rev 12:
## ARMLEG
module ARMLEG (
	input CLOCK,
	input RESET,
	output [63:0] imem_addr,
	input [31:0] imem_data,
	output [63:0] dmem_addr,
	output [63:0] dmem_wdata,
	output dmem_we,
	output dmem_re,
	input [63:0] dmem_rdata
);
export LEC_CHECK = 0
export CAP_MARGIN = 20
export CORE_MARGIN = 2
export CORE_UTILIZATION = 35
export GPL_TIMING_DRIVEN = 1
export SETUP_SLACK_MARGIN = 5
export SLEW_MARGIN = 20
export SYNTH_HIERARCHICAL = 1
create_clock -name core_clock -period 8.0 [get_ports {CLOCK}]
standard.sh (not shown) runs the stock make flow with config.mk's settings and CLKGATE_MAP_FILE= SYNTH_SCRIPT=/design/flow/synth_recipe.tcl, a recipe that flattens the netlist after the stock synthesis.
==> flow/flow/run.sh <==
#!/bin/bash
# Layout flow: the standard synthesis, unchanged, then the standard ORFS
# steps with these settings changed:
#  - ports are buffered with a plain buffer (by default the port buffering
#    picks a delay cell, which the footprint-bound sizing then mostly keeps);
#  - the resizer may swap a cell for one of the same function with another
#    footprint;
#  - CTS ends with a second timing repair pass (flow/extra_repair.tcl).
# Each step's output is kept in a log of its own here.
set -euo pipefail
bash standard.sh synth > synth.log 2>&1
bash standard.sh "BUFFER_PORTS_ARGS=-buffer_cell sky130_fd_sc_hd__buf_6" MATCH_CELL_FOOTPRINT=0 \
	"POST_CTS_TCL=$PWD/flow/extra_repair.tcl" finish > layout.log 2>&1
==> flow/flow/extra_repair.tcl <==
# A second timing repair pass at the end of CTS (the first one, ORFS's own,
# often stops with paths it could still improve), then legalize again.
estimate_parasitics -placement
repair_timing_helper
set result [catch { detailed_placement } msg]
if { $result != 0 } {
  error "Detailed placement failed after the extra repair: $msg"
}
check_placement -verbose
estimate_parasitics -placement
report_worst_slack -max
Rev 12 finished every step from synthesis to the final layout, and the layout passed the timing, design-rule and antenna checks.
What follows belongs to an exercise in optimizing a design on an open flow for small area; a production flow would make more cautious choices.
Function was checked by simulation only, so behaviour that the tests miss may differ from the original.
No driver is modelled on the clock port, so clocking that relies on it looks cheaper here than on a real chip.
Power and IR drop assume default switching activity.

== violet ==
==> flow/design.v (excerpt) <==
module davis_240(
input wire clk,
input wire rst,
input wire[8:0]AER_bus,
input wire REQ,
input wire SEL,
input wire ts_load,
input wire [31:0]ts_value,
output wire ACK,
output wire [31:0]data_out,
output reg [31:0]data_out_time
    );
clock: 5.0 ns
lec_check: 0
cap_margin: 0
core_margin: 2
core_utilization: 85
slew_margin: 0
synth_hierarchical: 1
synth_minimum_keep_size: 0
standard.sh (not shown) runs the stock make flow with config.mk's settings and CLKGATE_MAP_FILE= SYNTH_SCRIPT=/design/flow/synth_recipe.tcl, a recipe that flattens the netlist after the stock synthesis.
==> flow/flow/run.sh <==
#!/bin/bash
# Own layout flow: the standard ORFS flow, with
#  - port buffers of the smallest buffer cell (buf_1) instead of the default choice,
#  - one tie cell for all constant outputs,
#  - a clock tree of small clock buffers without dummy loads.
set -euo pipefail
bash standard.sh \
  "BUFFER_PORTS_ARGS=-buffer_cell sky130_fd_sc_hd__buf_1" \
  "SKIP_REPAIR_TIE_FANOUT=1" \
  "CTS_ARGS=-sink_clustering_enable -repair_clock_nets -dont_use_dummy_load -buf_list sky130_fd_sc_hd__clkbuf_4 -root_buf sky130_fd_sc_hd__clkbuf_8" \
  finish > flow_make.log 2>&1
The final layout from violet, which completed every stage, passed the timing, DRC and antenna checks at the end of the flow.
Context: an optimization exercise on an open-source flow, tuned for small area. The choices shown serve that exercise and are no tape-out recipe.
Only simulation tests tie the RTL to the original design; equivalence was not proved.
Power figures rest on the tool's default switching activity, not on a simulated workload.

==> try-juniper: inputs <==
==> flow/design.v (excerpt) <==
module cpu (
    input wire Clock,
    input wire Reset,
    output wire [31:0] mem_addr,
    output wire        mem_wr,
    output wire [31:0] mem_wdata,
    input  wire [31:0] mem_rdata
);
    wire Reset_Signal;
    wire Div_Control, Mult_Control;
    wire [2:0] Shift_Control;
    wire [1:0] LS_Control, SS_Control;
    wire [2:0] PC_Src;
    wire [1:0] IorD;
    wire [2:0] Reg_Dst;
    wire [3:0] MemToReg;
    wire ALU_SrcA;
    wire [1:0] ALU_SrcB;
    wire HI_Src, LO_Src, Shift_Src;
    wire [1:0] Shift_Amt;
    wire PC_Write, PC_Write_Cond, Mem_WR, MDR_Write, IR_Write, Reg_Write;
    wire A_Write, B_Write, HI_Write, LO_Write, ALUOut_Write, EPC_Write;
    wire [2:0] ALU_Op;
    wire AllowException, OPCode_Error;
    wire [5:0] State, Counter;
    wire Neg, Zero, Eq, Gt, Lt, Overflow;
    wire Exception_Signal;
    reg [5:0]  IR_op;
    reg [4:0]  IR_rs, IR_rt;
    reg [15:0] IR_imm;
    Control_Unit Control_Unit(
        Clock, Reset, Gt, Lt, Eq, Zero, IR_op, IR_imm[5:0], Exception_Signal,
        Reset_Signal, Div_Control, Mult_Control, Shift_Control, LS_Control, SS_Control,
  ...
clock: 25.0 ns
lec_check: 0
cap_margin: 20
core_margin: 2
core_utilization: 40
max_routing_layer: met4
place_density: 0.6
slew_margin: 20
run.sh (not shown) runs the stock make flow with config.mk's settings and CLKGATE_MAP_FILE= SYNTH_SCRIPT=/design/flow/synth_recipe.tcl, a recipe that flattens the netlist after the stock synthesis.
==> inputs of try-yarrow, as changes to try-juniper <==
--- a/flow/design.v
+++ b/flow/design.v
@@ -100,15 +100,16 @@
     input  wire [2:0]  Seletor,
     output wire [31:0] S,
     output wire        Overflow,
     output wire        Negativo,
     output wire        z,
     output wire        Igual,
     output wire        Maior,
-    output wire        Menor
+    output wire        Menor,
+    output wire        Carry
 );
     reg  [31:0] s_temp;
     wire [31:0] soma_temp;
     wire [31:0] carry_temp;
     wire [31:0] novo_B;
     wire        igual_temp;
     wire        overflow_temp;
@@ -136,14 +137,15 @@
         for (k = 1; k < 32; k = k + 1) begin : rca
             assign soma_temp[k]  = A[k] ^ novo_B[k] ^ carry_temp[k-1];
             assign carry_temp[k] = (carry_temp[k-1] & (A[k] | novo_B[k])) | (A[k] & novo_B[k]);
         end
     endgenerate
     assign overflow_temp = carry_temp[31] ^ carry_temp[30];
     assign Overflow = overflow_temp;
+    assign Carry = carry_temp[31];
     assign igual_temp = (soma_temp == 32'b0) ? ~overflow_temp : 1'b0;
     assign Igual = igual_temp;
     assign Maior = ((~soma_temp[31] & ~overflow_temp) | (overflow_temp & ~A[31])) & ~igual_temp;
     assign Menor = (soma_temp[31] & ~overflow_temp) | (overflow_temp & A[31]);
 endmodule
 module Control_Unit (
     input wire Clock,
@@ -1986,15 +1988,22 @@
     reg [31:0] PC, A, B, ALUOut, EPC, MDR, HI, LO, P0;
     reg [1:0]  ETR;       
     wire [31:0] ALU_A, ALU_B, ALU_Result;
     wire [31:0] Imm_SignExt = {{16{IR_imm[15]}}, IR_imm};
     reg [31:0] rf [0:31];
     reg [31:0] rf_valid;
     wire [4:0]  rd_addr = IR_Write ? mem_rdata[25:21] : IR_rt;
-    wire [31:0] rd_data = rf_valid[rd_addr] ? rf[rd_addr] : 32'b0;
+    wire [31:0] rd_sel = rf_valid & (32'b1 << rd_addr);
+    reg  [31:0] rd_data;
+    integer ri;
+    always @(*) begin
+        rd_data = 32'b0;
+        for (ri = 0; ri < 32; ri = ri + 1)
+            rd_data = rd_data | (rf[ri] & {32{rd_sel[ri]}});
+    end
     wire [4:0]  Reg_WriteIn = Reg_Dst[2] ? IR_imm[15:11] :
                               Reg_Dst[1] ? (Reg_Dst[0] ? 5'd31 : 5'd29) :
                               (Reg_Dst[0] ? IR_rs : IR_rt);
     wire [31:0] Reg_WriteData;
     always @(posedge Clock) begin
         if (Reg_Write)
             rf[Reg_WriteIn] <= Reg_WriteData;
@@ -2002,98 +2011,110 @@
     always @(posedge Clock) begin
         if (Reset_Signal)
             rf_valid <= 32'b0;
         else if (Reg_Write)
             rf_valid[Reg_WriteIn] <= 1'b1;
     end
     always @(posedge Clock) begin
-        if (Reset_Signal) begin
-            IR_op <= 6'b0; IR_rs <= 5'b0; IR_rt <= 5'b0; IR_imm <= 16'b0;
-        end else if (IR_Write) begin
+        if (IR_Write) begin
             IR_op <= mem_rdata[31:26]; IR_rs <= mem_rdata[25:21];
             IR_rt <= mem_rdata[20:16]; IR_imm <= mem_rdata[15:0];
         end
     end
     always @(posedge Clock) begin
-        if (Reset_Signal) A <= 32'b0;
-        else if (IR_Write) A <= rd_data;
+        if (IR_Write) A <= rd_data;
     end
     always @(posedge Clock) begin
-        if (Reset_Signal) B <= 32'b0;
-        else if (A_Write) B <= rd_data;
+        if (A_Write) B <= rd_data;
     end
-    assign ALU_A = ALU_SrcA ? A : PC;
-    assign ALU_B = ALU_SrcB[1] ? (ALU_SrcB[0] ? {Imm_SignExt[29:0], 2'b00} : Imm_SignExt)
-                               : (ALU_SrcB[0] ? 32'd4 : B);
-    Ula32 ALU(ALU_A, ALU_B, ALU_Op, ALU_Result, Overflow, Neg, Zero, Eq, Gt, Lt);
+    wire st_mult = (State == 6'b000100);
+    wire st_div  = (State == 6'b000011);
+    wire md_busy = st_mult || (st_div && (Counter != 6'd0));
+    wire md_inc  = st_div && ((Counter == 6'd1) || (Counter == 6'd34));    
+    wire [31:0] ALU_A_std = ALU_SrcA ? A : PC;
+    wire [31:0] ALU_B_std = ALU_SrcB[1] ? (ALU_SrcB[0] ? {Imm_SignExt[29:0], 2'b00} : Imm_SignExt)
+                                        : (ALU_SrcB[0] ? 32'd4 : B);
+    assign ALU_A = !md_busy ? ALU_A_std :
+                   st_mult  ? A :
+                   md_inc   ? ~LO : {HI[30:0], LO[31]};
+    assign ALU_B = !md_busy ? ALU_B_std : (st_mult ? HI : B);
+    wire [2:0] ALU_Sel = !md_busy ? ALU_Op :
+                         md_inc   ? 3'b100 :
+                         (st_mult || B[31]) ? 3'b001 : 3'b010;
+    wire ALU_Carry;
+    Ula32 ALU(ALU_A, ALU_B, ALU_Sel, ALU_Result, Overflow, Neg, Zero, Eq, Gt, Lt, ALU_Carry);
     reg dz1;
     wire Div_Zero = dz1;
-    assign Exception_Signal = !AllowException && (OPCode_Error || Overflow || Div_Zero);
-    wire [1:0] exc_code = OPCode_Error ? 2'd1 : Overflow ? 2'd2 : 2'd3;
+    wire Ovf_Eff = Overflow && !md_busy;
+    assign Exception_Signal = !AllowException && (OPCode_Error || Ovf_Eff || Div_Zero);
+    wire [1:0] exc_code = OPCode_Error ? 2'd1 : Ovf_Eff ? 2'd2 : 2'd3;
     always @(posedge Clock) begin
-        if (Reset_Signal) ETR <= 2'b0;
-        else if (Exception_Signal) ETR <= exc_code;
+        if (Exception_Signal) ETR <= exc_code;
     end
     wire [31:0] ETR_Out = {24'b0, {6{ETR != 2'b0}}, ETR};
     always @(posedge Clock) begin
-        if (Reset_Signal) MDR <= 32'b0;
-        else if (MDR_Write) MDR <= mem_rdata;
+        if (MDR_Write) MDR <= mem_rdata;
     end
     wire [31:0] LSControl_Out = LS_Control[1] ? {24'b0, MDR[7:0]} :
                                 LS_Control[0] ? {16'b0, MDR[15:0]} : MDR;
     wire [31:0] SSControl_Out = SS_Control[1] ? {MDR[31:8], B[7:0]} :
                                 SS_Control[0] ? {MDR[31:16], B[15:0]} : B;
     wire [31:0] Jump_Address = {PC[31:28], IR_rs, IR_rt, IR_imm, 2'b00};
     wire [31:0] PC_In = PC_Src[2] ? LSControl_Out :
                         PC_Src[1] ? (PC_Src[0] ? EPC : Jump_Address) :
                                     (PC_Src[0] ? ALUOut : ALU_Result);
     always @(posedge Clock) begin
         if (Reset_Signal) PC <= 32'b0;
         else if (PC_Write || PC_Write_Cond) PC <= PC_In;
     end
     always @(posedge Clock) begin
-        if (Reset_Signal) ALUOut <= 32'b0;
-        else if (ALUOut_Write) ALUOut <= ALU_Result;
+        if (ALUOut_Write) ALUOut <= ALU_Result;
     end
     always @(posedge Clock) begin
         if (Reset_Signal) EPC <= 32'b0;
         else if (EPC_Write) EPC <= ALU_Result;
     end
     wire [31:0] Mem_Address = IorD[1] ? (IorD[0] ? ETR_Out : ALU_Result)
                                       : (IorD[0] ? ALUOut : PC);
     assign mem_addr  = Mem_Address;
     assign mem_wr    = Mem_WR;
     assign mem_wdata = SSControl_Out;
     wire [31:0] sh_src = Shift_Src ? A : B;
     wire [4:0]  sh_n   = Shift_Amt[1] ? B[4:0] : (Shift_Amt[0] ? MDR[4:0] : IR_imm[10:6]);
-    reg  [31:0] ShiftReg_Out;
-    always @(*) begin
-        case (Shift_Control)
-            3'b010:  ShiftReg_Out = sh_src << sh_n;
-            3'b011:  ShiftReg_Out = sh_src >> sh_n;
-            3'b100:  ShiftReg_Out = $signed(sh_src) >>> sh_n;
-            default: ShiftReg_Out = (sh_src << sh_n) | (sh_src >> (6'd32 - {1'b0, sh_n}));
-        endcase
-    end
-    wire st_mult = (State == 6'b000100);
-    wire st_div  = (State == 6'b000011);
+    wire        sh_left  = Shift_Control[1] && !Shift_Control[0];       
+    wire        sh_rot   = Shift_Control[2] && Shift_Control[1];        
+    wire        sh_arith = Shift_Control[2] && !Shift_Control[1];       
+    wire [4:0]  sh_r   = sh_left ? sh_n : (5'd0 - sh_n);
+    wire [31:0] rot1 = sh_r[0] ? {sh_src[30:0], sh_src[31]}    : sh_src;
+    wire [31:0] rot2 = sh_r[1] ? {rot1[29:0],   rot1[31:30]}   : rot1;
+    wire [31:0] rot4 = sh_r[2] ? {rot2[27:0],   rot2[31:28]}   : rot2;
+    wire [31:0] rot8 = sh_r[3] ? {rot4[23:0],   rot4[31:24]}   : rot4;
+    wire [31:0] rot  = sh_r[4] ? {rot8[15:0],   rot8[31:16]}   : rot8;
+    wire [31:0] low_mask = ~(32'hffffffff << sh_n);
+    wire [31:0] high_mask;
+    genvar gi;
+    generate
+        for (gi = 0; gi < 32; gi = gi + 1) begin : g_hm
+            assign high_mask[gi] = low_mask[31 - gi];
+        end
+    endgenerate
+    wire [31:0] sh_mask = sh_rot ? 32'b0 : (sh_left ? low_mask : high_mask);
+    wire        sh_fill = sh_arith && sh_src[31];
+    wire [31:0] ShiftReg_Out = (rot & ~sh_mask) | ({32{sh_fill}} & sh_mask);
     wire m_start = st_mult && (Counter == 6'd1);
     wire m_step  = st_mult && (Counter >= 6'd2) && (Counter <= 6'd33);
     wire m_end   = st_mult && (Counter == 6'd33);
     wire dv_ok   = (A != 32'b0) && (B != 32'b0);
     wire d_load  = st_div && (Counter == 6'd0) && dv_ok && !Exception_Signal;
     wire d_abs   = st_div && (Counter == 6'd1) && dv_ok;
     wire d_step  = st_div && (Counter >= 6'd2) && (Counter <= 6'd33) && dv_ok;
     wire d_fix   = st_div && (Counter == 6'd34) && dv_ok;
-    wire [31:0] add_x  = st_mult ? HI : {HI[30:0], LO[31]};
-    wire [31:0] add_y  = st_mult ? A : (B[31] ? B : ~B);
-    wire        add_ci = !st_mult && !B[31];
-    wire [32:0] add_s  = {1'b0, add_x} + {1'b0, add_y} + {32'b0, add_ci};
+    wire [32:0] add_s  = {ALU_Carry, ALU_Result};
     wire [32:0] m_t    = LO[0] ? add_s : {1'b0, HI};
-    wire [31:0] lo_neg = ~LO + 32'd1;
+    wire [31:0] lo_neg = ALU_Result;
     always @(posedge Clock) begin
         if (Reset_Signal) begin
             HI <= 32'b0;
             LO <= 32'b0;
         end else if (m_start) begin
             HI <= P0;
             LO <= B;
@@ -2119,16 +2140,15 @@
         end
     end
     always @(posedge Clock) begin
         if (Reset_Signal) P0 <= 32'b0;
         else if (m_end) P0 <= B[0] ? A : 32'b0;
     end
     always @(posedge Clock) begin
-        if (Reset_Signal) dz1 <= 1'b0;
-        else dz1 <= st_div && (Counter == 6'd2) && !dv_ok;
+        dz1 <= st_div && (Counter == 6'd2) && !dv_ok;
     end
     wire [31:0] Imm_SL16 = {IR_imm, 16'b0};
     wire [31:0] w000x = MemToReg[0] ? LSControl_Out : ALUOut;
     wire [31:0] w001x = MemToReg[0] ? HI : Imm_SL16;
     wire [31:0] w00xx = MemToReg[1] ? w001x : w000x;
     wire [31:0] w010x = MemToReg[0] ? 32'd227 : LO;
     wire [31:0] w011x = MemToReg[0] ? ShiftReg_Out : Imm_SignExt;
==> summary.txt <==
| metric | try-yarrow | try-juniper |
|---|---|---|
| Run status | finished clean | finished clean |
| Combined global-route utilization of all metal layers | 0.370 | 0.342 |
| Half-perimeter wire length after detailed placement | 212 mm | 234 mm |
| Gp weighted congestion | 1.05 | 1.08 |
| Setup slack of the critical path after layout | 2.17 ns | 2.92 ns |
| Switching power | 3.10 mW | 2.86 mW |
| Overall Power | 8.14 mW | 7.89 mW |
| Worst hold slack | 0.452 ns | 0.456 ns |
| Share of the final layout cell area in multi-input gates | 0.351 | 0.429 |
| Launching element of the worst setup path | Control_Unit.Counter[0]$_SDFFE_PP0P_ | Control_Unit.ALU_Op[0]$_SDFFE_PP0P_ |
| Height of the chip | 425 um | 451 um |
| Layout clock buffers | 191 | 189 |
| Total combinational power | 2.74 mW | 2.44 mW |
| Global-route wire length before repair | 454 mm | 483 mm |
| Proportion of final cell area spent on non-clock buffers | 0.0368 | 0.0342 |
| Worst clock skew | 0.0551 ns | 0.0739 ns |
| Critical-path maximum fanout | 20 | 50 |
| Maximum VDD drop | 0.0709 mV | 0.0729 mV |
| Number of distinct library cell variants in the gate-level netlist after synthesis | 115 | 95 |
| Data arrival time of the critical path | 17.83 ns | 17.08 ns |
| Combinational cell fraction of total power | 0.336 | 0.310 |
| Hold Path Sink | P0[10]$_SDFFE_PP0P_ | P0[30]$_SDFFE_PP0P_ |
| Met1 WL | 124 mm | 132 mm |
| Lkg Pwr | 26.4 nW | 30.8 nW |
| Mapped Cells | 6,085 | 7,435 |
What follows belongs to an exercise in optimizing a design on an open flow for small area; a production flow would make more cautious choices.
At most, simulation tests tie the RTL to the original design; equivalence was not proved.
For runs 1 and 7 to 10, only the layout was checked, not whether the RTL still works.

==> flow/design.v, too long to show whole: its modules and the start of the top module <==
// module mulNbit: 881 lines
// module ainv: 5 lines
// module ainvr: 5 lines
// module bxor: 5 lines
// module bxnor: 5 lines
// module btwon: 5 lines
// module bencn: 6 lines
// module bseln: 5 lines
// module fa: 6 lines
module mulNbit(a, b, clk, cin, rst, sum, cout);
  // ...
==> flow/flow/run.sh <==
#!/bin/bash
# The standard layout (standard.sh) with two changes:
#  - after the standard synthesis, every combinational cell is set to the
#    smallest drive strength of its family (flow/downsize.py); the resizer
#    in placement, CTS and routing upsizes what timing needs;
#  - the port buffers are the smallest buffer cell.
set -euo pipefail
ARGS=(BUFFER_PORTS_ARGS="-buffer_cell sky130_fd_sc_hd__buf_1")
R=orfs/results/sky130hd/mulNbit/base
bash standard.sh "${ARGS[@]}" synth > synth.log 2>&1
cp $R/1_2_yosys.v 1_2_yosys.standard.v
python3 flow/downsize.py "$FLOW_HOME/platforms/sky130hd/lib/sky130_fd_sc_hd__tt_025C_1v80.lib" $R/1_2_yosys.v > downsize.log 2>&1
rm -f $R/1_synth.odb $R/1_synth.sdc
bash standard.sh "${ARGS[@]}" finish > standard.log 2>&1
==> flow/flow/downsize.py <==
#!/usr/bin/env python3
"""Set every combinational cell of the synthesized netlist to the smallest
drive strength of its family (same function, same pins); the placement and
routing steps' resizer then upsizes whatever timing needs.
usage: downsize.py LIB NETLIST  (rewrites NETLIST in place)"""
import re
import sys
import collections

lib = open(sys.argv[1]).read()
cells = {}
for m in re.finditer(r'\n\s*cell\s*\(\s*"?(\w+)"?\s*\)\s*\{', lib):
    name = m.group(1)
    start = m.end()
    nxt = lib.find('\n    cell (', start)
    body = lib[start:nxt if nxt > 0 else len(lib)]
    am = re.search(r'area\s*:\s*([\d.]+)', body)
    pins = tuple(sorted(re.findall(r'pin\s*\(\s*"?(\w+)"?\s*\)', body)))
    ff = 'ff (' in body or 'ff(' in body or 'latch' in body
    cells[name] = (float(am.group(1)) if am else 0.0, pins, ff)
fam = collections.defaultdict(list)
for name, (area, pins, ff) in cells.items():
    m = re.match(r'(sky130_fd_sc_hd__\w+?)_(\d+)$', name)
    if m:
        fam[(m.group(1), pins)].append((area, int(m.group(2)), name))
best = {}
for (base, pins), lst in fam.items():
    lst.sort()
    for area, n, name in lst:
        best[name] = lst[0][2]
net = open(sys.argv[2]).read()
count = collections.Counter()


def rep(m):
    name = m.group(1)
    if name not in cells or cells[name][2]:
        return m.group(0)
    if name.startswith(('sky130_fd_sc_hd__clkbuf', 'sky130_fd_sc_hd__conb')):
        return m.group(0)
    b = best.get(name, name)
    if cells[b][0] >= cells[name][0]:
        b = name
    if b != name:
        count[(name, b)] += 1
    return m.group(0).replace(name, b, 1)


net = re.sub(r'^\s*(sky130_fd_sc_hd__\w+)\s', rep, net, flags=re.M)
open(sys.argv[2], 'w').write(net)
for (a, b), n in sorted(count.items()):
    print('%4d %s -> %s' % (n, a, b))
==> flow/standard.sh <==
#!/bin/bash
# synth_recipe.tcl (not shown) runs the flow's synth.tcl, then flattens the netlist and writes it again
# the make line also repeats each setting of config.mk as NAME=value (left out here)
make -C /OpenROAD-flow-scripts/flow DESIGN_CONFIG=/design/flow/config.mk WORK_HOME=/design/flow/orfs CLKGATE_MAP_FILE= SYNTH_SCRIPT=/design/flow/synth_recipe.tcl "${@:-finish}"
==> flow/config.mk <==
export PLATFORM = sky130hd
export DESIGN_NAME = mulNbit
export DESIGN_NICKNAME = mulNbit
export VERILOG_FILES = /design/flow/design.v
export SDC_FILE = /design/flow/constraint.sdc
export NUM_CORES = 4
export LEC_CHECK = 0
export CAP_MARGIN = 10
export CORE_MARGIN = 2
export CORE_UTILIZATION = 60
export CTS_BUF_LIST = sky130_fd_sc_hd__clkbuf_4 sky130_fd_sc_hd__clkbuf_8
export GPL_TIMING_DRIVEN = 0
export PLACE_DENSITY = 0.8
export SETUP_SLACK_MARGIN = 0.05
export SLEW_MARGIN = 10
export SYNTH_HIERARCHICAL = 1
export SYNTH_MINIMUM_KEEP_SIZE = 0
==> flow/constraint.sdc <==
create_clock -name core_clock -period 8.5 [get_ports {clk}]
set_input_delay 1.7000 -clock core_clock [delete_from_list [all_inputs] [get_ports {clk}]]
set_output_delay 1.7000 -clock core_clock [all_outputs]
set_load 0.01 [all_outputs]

####################

** What is required **
Find the line with "export CORE_UTILIZATION = 60" in the data above. Restate it and all later lines word for word, ending with the last line.

** Solution to the exercise **
export CORE_UTILIZATION = 60
export CTS_BUF_LIST = sky130_fd_sc_hd__clkbuf_4 sky130_fd_sc_hd__clkbuf_8
export GPL_TIMING_DRIVEN = 0
export PLACE_DENSITY = 0.8
export SETUP_SLACK_MARGIN = 0.05
export SLEW_MARGIN = 10
export SYNTH_HIERARCHICAL = 1
export SYNTH_MINIMUM_KEEP_SIZE = 0
==> flow/constraint.sdc <==
create_clock -name core_clock -period 8.5 [get_ports {clk}]
set_input_delay 1.7000 -clock core_clock [delete_from_list [all_inputs] [get_ports {clk}]]
set_output_delay 1.7000 -clock core_clock [all_outputs]
set_load 0.01 [all_outputs]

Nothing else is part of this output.